**RECORDED DATA**
►
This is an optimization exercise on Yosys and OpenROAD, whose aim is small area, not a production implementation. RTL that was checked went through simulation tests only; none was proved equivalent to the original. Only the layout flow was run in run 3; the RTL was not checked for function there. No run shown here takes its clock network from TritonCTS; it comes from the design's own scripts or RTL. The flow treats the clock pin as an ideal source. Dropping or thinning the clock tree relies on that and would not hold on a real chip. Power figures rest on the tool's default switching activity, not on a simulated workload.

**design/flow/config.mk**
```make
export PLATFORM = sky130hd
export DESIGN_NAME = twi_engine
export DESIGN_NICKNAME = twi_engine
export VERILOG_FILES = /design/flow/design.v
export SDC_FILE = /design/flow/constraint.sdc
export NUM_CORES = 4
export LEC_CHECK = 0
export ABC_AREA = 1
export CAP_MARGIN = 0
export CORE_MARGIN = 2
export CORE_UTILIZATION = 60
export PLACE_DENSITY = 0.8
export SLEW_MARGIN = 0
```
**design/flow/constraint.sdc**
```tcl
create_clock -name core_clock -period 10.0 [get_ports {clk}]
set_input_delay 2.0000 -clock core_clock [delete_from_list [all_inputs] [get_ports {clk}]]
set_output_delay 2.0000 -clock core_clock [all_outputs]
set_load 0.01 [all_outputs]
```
◄
►
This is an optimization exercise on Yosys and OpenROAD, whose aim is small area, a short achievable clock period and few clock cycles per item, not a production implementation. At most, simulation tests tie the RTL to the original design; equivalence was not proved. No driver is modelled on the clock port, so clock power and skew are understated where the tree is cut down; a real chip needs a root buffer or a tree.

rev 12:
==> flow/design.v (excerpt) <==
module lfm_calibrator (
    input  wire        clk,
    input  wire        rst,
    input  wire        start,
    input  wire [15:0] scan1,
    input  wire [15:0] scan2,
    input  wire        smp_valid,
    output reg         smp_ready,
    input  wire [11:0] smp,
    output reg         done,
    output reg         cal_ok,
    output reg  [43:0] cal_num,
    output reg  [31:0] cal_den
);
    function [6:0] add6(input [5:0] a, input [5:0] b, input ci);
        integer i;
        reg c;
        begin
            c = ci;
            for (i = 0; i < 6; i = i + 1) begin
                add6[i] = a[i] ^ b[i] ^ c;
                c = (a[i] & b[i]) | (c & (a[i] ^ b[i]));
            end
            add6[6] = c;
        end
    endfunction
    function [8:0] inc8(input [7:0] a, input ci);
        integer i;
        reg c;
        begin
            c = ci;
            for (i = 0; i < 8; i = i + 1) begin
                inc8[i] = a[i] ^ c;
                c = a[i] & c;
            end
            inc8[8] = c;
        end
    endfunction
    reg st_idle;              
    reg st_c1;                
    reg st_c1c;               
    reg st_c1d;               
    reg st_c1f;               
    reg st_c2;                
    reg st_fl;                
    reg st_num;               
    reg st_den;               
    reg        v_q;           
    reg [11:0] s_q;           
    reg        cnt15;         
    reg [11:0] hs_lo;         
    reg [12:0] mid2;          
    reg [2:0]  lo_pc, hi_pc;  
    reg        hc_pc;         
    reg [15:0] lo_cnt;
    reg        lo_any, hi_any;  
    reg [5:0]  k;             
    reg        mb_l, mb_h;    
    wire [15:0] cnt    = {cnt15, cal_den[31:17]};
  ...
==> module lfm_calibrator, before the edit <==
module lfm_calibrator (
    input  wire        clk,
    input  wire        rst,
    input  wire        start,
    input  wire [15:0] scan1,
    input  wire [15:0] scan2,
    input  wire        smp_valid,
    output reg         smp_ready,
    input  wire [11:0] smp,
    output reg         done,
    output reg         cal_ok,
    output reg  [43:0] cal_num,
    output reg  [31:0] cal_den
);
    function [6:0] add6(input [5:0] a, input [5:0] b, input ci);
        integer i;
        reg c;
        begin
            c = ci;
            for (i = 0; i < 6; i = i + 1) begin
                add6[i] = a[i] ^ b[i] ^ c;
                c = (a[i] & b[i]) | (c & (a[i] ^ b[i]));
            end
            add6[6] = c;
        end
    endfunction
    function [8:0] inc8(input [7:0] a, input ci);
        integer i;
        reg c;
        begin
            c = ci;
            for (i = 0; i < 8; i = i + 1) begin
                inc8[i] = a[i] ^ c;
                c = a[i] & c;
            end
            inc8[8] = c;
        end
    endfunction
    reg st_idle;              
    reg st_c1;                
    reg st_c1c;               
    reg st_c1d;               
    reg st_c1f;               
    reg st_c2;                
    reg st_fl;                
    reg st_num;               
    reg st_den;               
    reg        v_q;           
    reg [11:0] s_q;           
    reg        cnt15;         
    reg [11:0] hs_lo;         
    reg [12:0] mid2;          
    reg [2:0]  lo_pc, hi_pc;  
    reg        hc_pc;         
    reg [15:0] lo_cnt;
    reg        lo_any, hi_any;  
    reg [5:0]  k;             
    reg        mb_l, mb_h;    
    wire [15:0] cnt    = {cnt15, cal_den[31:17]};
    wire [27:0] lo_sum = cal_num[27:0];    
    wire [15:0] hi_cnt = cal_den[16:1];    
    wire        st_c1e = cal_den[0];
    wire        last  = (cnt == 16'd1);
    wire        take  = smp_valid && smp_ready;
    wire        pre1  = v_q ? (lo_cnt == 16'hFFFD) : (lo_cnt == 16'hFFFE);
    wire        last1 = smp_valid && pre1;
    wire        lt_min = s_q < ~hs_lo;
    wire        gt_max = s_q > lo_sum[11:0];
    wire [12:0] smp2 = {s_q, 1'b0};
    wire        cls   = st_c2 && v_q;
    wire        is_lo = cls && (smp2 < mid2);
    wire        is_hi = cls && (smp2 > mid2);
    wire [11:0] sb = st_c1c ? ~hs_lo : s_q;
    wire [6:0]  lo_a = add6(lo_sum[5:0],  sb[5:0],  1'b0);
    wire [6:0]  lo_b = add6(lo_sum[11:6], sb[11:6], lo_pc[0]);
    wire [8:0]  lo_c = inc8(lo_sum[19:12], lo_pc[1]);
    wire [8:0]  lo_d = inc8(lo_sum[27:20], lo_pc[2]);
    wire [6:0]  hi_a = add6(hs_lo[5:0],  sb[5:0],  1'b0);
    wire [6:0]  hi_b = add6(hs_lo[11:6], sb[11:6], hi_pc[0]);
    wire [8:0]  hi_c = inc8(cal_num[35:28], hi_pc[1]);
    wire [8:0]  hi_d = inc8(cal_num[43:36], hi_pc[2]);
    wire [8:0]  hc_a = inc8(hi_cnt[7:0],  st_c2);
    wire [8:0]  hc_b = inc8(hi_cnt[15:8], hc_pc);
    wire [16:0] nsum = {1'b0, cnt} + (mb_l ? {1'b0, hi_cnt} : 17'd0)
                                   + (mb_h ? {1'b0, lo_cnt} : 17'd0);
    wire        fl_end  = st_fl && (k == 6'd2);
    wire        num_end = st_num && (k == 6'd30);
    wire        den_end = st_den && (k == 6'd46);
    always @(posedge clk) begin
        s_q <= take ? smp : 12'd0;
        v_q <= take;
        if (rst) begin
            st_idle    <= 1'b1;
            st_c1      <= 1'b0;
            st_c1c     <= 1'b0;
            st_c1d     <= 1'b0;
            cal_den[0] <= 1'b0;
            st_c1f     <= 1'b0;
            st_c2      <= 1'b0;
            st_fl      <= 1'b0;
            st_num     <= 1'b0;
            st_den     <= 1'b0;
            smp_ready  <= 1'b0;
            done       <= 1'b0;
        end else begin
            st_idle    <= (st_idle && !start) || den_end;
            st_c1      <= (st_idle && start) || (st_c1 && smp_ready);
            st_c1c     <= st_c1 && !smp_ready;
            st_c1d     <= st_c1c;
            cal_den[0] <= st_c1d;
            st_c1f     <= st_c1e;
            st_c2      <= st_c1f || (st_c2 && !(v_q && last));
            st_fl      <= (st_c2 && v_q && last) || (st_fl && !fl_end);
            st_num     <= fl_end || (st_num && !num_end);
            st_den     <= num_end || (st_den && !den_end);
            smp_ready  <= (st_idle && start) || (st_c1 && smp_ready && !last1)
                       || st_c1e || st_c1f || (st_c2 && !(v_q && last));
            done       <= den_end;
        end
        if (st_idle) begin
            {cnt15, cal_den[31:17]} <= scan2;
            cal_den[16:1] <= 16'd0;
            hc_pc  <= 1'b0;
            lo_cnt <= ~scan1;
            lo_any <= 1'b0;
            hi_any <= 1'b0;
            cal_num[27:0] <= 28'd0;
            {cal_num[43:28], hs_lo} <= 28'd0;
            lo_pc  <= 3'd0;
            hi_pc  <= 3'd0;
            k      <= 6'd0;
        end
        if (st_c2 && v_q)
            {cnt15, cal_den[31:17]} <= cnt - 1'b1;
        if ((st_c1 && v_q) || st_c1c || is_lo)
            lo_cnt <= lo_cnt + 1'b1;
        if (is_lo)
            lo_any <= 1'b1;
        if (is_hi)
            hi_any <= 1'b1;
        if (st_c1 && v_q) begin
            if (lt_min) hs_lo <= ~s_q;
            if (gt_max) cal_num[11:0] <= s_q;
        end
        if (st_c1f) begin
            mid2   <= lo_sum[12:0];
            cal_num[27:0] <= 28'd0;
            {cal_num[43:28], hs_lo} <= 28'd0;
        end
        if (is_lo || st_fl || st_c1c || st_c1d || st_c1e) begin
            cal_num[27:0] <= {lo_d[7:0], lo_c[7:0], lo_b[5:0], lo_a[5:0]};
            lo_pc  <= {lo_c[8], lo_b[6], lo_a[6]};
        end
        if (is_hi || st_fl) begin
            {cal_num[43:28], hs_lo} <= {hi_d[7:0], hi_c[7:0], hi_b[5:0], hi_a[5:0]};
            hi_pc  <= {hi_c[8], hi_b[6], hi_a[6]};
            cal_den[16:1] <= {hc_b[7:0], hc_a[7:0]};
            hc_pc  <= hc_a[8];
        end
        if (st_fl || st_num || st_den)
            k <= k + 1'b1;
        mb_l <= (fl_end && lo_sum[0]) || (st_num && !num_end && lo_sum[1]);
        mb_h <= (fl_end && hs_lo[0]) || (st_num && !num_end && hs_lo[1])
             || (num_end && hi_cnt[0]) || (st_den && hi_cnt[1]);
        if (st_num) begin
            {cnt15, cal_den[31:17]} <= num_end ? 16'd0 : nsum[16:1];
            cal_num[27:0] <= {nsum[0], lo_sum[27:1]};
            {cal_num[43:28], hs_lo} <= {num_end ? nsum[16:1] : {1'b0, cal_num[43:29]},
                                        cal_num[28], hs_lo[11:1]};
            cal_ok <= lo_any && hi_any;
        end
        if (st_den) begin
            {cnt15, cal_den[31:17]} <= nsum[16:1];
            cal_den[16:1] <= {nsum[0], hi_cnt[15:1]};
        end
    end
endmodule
◄
►
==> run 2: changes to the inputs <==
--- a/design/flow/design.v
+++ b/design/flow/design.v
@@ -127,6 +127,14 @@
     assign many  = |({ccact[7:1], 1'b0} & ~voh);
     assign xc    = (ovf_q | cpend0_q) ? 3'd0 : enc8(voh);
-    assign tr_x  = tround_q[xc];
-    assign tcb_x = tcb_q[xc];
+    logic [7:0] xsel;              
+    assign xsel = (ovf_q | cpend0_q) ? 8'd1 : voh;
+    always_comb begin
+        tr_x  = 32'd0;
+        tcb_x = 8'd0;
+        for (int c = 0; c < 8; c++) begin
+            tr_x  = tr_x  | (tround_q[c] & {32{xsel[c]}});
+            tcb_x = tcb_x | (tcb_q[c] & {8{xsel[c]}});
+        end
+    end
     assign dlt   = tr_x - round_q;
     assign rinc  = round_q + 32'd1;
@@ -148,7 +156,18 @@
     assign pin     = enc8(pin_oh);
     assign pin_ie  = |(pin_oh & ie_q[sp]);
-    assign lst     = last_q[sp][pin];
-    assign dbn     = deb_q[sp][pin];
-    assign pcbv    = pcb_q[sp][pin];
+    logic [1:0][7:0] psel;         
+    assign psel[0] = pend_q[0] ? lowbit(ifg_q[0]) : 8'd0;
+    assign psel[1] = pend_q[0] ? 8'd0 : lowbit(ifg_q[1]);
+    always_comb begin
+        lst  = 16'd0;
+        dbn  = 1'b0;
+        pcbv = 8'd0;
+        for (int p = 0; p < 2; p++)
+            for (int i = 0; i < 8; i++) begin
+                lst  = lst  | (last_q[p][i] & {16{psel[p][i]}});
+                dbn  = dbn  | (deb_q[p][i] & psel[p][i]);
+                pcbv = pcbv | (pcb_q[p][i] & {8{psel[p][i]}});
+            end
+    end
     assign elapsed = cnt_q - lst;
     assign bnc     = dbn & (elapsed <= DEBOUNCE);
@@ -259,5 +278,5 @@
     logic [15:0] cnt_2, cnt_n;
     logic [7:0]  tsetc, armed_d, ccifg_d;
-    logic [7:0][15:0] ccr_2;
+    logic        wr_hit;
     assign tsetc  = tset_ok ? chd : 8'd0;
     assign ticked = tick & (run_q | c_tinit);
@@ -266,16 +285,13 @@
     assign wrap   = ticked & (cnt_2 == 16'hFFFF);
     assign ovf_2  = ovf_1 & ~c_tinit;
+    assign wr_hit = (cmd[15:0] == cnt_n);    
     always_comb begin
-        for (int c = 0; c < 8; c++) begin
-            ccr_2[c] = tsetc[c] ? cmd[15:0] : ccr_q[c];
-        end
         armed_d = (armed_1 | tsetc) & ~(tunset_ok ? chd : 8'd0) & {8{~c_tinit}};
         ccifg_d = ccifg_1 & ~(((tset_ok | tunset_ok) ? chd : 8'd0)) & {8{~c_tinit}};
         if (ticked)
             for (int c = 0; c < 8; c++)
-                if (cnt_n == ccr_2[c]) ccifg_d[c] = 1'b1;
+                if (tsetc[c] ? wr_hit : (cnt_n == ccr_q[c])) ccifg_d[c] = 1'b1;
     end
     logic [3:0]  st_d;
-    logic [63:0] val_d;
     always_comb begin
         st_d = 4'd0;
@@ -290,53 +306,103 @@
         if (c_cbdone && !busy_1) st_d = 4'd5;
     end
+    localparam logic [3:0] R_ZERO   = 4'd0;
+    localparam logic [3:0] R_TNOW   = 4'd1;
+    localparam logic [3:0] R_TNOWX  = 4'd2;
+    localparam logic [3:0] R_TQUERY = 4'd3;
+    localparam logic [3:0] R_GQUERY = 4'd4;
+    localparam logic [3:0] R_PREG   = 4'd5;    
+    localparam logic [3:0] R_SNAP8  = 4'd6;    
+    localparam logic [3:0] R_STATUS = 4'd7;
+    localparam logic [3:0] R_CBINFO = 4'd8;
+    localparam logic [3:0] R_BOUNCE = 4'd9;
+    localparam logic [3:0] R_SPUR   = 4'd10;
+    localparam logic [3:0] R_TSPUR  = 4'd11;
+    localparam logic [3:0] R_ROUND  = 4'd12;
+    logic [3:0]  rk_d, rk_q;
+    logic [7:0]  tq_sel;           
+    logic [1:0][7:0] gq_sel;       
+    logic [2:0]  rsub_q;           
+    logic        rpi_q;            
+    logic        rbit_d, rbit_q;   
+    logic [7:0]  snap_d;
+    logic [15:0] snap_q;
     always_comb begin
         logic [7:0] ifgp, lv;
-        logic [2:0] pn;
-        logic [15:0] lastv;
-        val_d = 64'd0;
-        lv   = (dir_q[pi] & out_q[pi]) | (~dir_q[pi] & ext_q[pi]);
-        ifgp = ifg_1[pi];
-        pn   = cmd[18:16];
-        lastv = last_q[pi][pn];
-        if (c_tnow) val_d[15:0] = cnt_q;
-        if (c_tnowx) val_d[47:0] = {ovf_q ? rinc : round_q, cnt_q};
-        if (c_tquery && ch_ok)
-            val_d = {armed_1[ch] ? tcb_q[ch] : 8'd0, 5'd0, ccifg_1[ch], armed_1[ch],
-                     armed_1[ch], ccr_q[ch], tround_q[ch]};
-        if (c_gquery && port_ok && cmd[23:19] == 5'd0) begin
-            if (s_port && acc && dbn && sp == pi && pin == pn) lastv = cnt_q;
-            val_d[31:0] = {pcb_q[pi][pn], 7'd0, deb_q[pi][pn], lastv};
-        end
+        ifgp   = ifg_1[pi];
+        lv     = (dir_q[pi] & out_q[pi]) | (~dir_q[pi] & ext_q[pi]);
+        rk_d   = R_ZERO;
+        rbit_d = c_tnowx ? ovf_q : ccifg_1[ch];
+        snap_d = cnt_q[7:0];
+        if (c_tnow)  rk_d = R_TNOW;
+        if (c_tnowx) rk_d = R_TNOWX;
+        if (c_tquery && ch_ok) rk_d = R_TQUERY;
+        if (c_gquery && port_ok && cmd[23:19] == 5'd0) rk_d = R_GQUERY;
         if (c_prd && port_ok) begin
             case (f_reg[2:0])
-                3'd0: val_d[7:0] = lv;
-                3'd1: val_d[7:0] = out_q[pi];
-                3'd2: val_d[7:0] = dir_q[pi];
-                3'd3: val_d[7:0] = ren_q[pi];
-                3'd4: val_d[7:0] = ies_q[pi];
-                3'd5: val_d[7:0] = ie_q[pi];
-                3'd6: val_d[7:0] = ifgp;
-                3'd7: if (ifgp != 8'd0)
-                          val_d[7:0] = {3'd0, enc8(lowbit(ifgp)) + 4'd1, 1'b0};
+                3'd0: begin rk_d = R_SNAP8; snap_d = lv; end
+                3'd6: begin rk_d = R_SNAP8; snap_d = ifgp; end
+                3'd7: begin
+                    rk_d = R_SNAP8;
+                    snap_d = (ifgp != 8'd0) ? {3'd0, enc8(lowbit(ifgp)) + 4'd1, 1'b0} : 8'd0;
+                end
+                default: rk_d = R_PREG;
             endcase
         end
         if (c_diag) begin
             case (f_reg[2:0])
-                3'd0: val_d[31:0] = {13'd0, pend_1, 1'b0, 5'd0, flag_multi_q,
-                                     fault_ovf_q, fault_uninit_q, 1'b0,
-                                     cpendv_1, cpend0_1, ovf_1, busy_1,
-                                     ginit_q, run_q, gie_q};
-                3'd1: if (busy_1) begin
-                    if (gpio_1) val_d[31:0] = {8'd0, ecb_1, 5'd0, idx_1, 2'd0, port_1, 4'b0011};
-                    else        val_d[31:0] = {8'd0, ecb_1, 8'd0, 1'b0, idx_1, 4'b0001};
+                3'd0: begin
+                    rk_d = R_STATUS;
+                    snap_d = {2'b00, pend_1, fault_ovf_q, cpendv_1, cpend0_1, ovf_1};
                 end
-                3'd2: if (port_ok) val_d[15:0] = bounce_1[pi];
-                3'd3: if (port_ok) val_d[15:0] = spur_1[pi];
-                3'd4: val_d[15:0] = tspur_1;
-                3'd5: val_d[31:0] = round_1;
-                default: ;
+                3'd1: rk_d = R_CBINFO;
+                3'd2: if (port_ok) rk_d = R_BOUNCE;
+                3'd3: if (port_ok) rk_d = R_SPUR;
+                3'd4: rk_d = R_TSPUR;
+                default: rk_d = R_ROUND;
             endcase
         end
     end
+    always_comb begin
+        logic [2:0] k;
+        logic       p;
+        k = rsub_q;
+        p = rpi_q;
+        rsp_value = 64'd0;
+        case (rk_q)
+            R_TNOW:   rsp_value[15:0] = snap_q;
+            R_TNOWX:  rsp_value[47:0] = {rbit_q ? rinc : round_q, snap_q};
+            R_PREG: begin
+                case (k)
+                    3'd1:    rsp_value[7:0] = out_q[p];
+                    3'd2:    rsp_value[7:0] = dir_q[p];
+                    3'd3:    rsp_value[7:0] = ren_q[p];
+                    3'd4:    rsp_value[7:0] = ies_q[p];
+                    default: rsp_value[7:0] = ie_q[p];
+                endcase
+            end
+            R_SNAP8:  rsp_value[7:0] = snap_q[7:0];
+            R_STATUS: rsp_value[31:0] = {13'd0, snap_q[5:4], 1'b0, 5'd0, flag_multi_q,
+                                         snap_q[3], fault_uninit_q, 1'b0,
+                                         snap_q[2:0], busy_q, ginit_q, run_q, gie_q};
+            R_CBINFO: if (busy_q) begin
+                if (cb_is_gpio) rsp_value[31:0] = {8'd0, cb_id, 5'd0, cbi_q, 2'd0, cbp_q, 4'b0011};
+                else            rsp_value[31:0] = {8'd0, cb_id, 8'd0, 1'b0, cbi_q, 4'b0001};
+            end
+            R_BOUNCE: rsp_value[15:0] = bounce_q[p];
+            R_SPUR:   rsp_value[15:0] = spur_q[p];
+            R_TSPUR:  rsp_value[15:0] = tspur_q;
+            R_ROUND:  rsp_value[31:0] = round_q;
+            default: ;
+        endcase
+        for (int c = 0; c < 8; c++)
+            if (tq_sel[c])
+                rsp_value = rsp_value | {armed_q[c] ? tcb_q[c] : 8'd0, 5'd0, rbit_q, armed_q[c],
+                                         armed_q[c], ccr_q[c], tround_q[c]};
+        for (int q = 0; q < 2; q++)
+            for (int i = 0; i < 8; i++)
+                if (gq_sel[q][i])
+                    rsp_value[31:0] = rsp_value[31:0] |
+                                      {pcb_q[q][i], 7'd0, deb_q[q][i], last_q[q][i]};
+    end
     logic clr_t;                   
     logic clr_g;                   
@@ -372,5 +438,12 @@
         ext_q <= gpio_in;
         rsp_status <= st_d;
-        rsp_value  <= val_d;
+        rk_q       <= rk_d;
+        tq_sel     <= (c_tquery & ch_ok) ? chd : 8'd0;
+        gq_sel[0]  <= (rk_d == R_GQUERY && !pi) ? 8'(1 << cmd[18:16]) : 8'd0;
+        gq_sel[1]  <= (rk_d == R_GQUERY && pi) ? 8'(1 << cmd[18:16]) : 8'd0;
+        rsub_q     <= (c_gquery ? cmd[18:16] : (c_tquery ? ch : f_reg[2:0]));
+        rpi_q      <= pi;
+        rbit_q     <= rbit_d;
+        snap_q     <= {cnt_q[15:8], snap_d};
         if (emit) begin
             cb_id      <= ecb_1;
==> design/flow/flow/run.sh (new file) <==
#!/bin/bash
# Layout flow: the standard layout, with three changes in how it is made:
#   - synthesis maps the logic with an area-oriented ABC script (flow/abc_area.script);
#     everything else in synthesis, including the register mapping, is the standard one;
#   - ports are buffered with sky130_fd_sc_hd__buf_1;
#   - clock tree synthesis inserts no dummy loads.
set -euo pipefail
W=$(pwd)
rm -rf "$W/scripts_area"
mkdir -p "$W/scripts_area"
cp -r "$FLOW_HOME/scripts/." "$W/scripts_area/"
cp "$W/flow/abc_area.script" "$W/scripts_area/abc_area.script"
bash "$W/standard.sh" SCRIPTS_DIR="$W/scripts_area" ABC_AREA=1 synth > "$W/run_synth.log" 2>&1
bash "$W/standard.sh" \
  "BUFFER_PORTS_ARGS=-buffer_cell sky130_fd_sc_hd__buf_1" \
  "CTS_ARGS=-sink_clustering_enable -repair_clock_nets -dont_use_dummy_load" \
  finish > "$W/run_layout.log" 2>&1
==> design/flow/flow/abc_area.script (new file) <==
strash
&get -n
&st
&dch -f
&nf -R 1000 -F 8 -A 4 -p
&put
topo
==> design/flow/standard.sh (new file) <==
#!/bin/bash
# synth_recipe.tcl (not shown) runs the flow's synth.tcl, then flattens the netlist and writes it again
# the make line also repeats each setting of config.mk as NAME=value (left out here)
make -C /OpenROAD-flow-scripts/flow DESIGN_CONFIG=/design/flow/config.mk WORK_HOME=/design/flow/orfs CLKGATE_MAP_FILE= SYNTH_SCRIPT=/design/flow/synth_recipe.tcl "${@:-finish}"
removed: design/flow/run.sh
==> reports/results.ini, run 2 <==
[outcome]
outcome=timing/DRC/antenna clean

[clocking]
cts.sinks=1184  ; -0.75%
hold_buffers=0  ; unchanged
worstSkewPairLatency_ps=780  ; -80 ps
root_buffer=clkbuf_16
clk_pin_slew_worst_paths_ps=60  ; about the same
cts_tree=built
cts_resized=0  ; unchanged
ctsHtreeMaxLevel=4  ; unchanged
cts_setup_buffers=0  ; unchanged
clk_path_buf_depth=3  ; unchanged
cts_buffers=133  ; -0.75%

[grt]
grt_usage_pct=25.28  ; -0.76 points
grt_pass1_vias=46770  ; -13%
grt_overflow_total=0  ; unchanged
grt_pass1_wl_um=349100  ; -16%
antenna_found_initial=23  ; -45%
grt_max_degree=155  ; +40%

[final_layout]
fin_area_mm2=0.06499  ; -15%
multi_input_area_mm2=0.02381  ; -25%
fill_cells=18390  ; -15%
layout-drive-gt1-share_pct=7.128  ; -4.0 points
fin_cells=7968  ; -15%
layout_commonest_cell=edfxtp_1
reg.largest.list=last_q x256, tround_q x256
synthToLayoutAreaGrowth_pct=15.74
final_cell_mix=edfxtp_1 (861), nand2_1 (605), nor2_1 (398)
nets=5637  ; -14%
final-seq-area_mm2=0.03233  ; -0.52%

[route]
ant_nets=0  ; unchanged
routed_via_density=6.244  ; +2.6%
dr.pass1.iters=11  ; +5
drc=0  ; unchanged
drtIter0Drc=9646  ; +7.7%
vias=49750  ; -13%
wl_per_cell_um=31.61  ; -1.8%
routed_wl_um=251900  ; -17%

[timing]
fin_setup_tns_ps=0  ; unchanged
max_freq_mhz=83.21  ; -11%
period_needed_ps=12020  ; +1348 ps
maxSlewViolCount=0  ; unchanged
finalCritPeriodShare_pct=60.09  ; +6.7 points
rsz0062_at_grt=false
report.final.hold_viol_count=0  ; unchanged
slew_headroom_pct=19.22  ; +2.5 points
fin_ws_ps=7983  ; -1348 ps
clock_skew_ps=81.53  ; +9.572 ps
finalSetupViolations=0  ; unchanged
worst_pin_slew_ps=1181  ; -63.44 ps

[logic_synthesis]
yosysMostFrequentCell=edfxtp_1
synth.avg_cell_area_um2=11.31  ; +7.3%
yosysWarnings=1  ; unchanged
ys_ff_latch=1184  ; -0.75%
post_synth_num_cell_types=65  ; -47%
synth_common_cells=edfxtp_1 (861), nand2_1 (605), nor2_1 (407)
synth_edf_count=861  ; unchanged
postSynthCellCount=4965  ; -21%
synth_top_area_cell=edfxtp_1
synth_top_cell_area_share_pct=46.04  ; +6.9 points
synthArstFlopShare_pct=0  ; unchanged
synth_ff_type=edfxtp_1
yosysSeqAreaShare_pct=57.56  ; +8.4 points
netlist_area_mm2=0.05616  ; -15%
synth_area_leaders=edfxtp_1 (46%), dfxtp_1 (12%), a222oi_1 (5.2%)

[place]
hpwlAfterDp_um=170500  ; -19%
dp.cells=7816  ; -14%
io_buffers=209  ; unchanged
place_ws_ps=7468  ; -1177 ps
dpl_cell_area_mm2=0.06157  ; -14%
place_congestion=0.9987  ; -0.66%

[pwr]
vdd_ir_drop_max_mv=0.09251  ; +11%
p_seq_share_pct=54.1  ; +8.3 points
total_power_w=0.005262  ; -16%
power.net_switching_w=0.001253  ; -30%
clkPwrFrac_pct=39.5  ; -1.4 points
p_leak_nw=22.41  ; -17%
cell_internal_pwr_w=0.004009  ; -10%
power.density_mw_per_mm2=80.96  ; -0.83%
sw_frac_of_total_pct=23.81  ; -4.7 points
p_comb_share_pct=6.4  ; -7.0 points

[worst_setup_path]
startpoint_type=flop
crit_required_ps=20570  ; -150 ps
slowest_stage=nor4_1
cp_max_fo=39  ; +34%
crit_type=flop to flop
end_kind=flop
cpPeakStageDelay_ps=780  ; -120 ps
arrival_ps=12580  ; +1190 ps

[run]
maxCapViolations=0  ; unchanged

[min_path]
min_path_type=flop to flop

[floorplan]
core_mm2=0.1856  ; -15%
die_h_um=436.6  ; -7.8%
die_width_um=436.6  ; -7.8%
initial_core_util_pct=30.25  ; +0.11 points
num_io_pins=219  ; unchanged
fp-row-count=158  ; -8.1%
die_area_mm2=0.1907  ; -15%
◄
Go back to the listing above. Copy word for word the lines from the one with "run 2: changes" through the one with "8'd1 : voh;", and nothing more.

**RESULT**
==> run 2: changes to the inputs <==
--- a/design/flow/design.v
+++ b/design/flow/design.v
@@ -127,6 +127,14 @@
     assign many  = |({ccact[7:1], 1'b0} & ~voh);
     assign xc    = (ovf_q | cpend0_q) ? 3'd0 : enc8(voh);
-    assign tr_x  = tround_q[xc];
-    assign tcb_x = tcb_q[xc];
+    logic [7:0] xsel;              
+    assign xsel = (ovf_q | cpend0_q) ? 8'd1 : voh;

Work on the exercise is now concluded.